Quando meu chefe convocou a mim e os demais funcionários da lanchonete para uma reunião, imaginei que se trataria de mais um dilema sobre quem iria afastar os cachorros que sempre reviravam o nosso lixo. Contudo, o dono da Lanches Bay conseguiu nos surpreender com uma bronca sobre porque não estávamos cobrando pelos guardanapos.

— Estes são os melhores do mercado! Como vocês puderam oferecê-los aos clientes de graça? – questionou como se estivesse quase indo à falência por nossa causa.

Levantei a mão ainda me perguntando se aquilo se trataria de uma piada.

— Com todo o respeito, Sr. Cooper, mas quanto deveríamos cobrar por guardanapos? – Esperei que minha pergunta o fizesse perceber o quão boba era aquela reunião.

— Cinquenta centavos, Éric! É o preço do mercado! – respondeu como se fosse a coisa mais óbvia do mundo. — Essa geração não valoriza o dinheiro! É por isso que a China está deixando os Estados Unidos comendo poeira!

Resolvi desistir da discussão. Além de Roger Cooper ser um fanático por dinheiro, ele ainda não havia entendido que eu vinha de família coreana, e não chinesa. Na verdade, Cooper era um daqueles homens tão iludidos em seus mundinhos ideais, que acreditava que pobres só eram pobres porque queriam.

Com mais algumas palavras de um discurso lunático, o nosso chefe nos liberou para que voltássemos às nossas funções. Retornei para meu lugar, atrás do balcão, e olhei sob o ombro para a minha amiga Raven.

— De tantos lugares em San Diego, você tinha que arrumar emprego para a gente logo aqui?

— Ei! Você queria um trabalho, certo? E querendo ou não, o Sirigueijo oferece um pagamento razoável! – se defendeu enquanto virava dois hambúrgueres gordurosos na chapa.

— Sirigueijo? – repeti.

— O Sr. Cooper é tão mesquinho quanto ele – justificou o apelido. — Ah! E eu sou o Bob Esponja e você o Lula Molusco!

Eu sabia que o seu tom exageradamente alegre era falso. Raven sempre foi a primeira na fila de pessoas que adorariam sentar-se com você para falar mal do Lanches Bay.

Acabei sorrindo.

— Ele paga bem ou nós que estamos muito desesperados por dinheiro. Fica aí a questão – levantei a hipótese.

Tenho certeza de que Raven ia fazer algum comentário ácido em resposta, mas seu celular tocou antes. Sem largar a espátula, atendeu e iniciou um diálogo em uma língua que não era o inglês. Eu soube que se tratava de alguém da sua família.

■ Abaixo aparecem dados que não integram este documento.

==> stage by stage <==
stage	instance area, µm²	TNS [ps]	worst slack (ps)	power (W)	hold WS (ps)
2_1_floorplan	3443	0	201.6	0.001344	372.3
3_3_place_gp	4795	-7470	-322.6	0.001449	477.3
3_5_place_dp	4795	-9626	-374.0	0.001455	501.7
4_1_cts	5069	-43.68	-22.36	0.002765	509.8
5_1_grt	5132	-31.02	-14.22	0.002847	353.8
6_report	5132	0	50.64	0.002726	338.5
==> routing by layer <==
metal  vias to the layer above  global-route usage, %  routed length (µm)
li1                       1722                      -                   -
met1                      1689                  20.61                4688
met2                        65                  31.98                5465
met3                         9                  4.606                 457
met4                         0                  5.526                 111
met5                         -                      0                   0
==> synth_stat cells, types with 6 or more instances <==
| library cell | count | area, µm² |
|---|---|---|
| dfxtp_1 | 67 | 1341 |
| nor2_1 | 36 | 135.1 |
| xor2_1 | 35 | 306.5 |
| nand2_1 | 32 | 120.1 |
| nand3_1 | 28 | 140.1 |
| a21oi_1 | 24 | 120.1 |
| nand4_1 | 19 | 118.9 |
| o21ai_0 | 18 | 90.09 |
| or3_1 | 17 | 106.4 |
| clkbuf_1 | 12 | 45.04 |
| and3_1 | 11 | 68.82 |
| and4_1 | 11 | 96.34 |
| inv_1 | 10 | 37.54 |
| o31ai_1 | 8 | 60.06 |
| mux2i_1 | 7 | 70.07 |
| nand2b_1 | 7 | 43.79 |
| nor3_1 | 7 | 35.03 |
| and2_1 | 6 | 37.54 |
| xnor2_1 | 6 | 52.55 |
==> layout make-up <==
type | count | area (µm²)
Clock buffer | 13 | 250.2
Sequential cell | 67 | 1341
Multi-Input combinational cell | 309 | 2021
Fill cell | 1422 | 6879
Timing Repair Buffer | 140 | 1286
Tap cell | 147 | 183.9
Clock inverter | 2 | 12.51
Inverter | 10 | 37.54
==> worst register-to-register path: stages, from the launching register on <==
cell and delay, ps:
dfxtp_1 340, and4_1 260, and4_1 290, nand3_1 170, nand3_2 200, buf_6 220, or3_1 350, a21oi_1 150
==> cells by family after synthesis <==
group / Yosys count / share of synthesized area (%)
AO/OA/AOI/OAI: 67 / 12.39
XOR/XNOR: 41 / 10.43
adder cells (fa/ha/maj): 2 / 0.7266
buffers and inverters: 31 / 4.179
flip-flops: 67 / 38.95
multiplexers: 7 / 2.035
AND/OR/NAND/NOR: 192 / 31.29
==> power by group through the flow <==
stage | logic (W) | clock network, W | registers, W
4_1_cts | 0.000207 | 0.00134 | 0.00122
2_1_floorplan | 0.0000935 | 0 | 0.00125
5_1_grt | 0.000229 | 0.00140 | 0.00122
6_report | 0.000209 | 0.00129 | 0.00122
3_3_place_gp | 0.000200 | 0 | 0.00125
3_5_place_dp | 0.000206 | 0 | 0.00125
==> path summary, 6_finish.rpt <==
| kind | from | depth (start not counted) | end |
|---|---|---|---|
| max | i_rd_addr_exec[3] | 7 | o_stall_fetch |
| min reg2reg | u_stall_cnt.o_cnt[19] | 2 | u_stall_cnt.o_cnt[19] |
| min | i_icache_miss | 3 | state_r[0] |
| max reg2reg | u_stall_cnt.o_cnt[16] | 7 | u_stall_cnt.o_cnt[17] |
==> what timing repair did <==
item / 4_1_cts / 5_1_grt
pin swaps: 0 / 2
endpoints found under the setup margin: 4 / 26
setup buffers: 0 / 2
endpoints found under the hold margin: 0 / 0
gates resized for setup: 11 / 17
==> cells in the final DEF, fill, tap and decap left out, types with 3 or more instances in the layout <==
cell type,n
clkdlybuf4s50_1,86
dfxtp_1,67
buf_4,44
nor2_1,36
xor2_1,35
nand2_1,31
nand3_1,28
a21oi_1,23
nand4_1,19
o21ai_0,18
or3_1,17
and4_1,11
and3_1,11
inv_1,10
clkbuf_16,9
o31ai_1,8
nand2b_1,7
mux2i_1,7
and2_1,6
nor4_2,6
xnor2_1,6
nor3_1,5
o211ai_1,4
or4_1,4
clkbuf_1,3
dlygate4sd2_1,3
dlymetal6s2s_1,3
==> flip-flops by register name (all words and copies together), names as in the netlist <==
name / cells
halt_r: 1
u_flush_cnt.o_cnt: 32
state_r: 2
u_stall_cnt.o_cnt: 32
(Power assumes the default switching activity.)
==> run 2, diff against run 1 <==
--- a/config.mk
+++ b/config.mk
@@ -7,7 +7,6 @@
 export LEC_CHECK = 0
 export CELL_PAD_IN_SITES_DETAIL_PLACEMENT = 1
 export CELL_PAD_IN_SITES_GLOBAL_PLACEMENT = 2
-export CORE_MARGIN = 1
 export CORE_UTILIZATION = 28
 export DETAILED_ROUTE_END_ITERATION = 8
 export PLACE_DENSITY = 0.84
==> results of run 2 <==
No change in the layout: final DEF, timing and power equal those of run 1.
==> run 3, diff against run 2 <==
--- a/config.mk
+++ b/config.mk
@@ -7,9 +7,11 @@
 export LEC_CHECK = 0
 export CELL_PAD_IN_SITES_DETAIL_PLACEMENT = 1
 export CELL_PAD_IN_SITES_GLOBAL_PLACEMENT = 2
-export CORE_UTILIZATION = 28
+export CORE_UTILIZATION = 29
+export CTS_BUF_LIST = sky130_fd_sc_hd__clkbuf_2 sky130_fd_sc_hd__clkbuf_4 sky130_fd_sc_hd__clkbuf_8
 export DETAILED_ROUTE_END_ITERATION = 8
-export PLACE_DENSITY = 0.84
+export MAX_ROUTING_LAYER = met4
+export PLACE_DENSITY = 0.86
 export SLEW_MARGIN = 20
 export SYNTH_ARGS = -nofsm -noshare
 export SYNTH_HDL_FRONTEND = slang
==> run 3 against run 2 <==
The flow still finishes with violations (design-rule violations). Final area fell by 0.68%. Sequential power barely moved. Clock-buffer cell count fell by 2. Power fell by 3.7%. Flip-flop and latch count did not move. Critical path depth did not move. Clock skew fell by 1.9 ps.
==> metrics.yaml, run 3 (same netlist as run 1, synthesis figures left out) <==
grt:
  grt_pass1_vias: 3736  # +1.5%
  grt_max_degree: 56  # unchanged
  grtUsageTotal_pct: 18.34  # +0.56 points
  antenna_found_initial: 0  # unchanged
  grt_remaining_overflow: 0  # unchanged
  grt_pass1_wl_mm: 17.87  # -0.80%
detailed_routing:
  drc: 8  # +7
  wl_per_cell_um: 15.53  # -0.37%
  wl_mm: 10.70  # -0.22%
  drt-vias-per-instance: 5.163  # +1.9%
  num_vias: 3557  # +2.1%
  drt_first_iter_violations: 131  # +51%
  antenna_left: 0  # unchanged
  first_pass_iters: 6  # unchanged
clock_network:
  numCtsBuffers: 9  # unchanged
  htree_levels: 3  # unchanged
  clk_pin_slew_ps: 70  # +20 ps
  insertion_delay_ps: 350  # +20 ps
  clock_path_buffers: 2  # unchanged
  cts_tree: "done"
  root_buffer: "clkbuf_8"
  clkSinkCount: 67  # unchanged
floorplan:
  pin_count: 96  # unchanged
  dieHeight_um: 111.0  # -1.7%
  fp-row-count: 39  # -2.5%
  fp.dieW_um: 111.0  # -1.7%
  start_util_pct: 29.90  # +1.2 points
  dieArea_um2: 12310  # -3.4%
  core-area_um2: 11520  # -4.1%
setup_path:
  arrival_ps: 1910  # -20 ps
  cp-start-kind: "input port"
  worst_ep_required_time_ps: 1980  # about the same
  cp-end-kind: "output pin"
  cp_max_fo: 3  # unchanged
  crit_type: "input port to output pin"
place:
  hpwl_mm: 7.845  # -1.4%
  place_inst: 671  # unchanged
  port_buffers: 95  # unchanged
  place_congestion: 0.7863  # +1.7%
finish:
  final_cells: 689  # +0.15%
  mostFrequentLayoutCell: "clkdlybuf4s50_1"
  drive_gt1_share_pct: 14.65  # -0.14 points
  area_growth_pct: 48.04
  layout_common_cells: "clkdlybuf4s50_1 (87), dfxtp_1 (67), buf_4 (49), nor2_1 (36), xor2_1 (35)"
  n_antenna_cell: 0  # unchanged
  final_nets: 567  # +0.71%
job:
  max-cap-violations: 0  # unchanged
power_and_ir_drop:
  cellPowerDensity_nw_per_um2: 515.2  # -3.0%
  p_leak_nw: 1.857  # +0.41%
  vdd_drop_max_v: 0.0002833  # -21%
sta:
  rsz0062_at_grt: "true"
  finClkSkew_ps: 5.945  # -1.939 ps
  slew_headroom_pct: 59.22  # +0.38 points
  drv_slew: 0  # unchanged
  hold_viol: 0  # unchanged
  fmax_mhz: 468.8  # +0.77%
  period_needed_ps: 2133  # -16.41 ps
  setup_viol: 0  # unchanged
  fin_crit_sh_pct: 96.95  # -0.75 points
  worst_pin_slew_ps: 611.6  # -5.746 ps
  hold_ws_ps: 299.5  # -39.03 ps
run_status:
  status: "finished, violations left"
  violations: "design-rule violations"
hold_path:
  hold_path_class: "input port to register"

Meu nome é Éric Hae-Won Vertes.

Apesar do primeiro e último nome bem ocidentais, minha família materna veio da Coreia do Sul. Devo o sangue americano ao meu pai: um soldado californiano, superpatriota, que amava tanto seu país que poderia morrer por ele.

Nos Estados Unidos não é incomum vermos bairros divididos por raças. Pelo que fiquei sabendo, meu pai não se incomodou em mudar para um bairro coreano depois do casamento. Então, nasci e cresci com crianças, adultos e idosos que compartilhavam das mesmas tradições que minha mãe. Alguns mais liberais, outros nem tanto.

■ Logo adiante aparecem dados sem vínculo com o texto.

`src/rtl/dot_product_feeder_if.sv`:
```
// Memory-read and dot-product-engine bus between the feeder and its peers.
// master is the feeder side; slave is the memories plus engine side.
interface dot_product_feeder_if #(
    parameter int ADDR_W = 8,
    parameter int NI     = 8
);
    logic              mem_rd_en;
    logic [ADDR_W-1:0] mem_addr;
    logic [31:0]       mem_a_rdata;
    logic [31:0]       mem_b_rdata;
    logic              dp_reset;
    logic [32*NI-1:0]  dp_row_a;
    logic [32*NI-1:0]  dp_row_b;
    logic              dp_finish;
    logic [31:0]       dp_result;

    modport master (
        output mem_rd_en, mem_addr,
        input  mem_a_rdata, mem_b_rdata,
        output dp_reset, dp_row_a, dp_row_b,
        input  dp_finish, dp_result
    );

    modport slave (
        input  mem_rd_en, mem_addr,
        output mem_a_rdata, mem_b_rdata,
        input  dp_reset, dp_row_a, dp_row_b,
        output dp_finish, dp_result
    );
endinterface

```
`src/rtl/dot_product_feeder.sv`:
```
// Fetches two vectors, packs them into NI-lane packages and streams them
// into the dot-product engine, then returns the engine's scalar result.
module dot_product_feeder #(
    parameter int NOE     = 10,
    parameter int NI      = 8,
    parameter int ADDR_W  = 8,
    parameter int TIMEOUT = 64
) (
    input  logic        clk,
    input  logic        reset,
    input  logic        start,
    output logic        busy,
    output logic        done,
    output logic        error,
    output logic [31:0] result,
    dot_product_feeder_if.master bus
);
    localparam int NPKG  = (NOE + NI - 1) / NI;
    localparam int NSLOT = NPKG * NI;
    localparam int RW    = 32 * NI;
    localparam int CMAX  = (2 * NPKG > TIMEOUT) ? 2 * NPKG : TIMEOUT;
    localparam int CW    = $clog2(CMAX + 1);

    typedef enum logic [2:0] {
        S_IDLE, S_LOAD, S_STREAM, S_DRAIN, S_DONE, S_ERR
    } state_t;

    state_t            state_q, state_d;
    logic              busy_q, busy_d;
    logic              done_q, done_d;
    logic              error_q, error_d;
    logic [31:0]       result_q, result_d;
    logic              rd_en_q, rd_en_d;
    logic [ADDR_W-1:0] addr_q, addr_d;
    logic              cap_vld_q, cap_vld_d;
    logic [ADDR_W-1:0] cap_idx_q, cap_idx_d;
    logic              dp_reset_q, dp_reset_d;
    logic [RW-1:0]     row_a_q, row_a_d;
    logic [RW-1:0]     row_b_q, row_b_d;
    logic [CW-1:0]     cnt_q, cnt_d;
    logic [31:0]       buf_a_q [NSLOT];
    logic [31:0]       buf_a_d [NSLOT];
    logic [31:0]       buf_b_q [NSLOT];
    logic [31:0]       buf_b_d [NSLOT];
    logic              row_en;
    logic [CW-1:0]     pkg_sel;

    always_comb begin
        state_d   = state_q;
        done_d    = 1'b0;
        error_d   = 1'b0;
        result_d  = result_q;
        rd_en_d   = 1'b0;
        addr_d    = addr_q;
        cap_vld_d = rd_en_q;
        cap_idx_d = addr_q;
        cnt_d     = cnt_q;
        row_en    = 1'b0;
        pkg_sel   = '0;
        row_a_d   = '0;
        row_b_d   = '0;
        buf_a_d   = buf_a_q;
        buf_b_d   = buf_b_q;

        // Read data lands one cycle after its strobe
        for (int k = 0; k < NSLOT; k++) begin
            if (cap_vld_q && 32'(cap_idx_q) == k) begin
                buf_a_d[k] = bus.mem_a_rdata;
                buf_b_d[k] = bus.mem_b_rdata;
            end
        end

        unique case (state_q)
            S_IDLE: begin
                if (start) begin
                    state_d = S_LOAD;
                    rd_en_d = 1'b1;
                    addr_d  = '0;
                    for (int k = 0; k < NSLOT; k++) begin
                        buf_a_d[k] = '0;
                        buf_b_d[k] = '0;
                    end
                end
            end
            S_LOAD: begin
                if (rd_en_q && addr_q != ADDR_W'(NOE - 1)) begin
                    rd_en_d = 1'b1;
                    addr_d  = addr_q + ADDR_W'(1);
                end
                if (cap_vld_q && cap_idx_q == ADDR_W'(NOE - 1)) begin
                    state_d = S_STREAM;
                    cnt_d   = '0;
                    row_en  = 1'b1;
                end
            end
            S_STREAM: begin
                if (cnt_q == CW'(2 * NPKG - 1)) begin
                    state_d = S_DRAIN;
                    cnt_d   = '0;
                end else begin
                    cnt_d   = cnt_q + CW'(1);
                    row_en  = 1'b1;
                    pkg_sel = cnt_d >> 1;
                end
            end
            S_DRAIN: begin
                if (bus.dp_finish) begin
                    state_d  = S_DONE;
                    done_d   = 1'b1;
                    result_d = bus.dp_result;
                end else if (cnt_q == CW'(TIMEOUT - 1)) begin
                    state_d = S_ERR;
                    error_d = 1'b1;
                end else begin
                    cnt_d = cnt_q + CW'(1);
                end
            end
            S_DONE:  state_d = S_IDLE;
            S_ERR:   state_d = S_IDLE;
            default: state_d = S_IDLE;
        endcase

        // Slot 0 sits in the top word; the engine eats the upper half first
        if (row_en) begin
            for (int p = 0; p < NPKG; p++) begin
                if (pkg_sel == CW'(p)) begin
                    for (int s = 0; s < NI; s++) begin
                        row_a_d[RW-1-32*s -: 32] = buf_a_d[p*NI+s];
                        row_b_d[RW-1-32*s -: 32] = buf_b_d[p*NI+s];
                    end
                end
            end
        end

        dp_reset_d = !(state_d == S_STREAM || state_d == S_DRAIN);
        busy_d     = state_d != S_IDLE;
    end

    always_ff @(posedge clk) begin
        if (reset) begin
            state_q    <= S_IDLE;
            busy_q     <= 1'b0;
            done_q     <= 1'b0;
            error_q    <= 1'b0;
            result_q   <= '0;
            rd_en_q    <= 1'b0;
            addr_q     <= '0;
            cap_vld_q  <= 1'b0;
            cap_idx_q  <= '0;
            dp_reset_q <= 1'b1;
            row_a_q    <= '0;
            row_b_q    <= '0;
            cnt_q      <= '0;
            for (int k = 0; k < NSLOT; k++) begin
                buf_a_q[k] <= '0;
                buf_b_q[k] <= '0;
            end
        end else begin
            state_q    <= state_d;
            busy_q     <= busy_d;
            done_q     <= done_d;
            error_q    <= error_d;
            result_q   <= result_d;
            rd_en_q    <= rd_en_d;
            addr_q     <= addr_d;
            cap_vld_q  <= cap_vld_d;
            cap_idx_q  <= cap_idx_d;
            dp_reset_q <= dp_reset_d;
            row_a_q    <= row_a_d;
            row_b_q    <= row_b_d;
            cnt_q      <= cnt_d;
            buf_a_q    <= buf_a_d;
            buf_b_q    <= buf_b_d;
        end
    end

    assign busy         = busy_q;
    assign done         = done_q;
    assign error        = error_q;
    assign result       = result_q;
    assign bus.mem_rd_en = rd_en_q;
    assign bus.mem_addr  = addr_q;
    assign bus.dp_reset  = dp_reset_q;
    assign bus.dp_row_a  = row_a_q;
    assign bus.dp_row_b  = row_b_q;
endmodule

```
`src/flat_wrapper.sv`:
```
// flat-port wrapper written by rule: the top's interface ports become plain ports
module dot_product_feeder_flat 
#(
    parameter int NOE     = 10,
    parameter int NI      = 8,
    parameter int ADDR_W  = 8,
    parameter int TIMEOUT = 64
)
  (clk, reset, start, busy, done, error, result, bus_mem_rd_en, bus_mem_addr, bus_mem_a_rdata, bus_mem_b_rdata, bus_dp_reset, bus_dp_row_a, bus_dp_row_b, bus_dp_finish, bus_dp_result);
  dot_product_feeder_if #(.ADDR_W(ADDR_W), .NI(NI)) bus_i ();
  input  logic clk;
  input  logic reset;
  input  logic start;
  output logic busy;
  output logic done;
  output logic error;
  output logic [31:0] result;
  output wire logic [$bits(bus_i.mem_rd_en)-1:0] bus_mem_rd_en;
  output wire logic [$bits(bus_i.mem_addr)-1:0] bus_mem_addr;
  input wire logic [$bits(bus_i.mem_a_rdata)-1:0] bus_mem_a_rdata;
  input wire logic [$bits(bus_i.mem_b_rdata)-1:0] bus_mem_b_rdata;
  output wire logic [$bits(bus_i.dp_reset)-1:0] bus_dp_reset;
  output wire logic [$bits(bus_i.dp_row_a)-1:0] bus_dp_row_a;
  output wire logic [$bits(bus_i.dp_row_b)-1:0] bus_dp_row_b;
  input wire logic [$bits(bus_i.dp_finish)-1:0] bus_dp_finish;
  input wire logic [$bits(bus_i.dp_result)-1:0] bus_dp_result;
  assign bus_mem_rd_en = bus_i.mem_rd_en;
  assign bus_mem_addr = bus_i.mem_addr;
  assign bus_i.mem_a_rdata = bus_mem_a_rdata;
  assign bus_i.mem_b_rdata = bus_mem_b_rdata;
  assign bus_dp_reset = bus_i.dp_reset;
  assign bus_dp_row_a = bus_i.dp_row_a;
  assign bus_dp_row_b = bus_i.dp_row_b;
  assign bus_i.dp_finish = bus_dp_finish;
  assign bus_i.dp_result = bus_dp_result;
  dot_product_feeder #(.NOE(NOE), .NI(NI), .ADDR_W(ADDR_W), .TIMEOUT(TIMEOUT)) u_core (.clk(clk), .reset(reset), .start(start), .busy(busy), .done(done), .error(error), .result(result), .bus(bus_i));
endmodule
```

Decididamente, Hanna Hae-Won era do segundo time.

Na escola, meus colegas de classe pareciam confortáveis em ficar na média. Talvez fosse pela minha criação, mas eu detestava mediocridade. Se não pudesse tirar a melhor nota possível, preferia fingir uma gripe terrível que me impedira de comparecer à prova.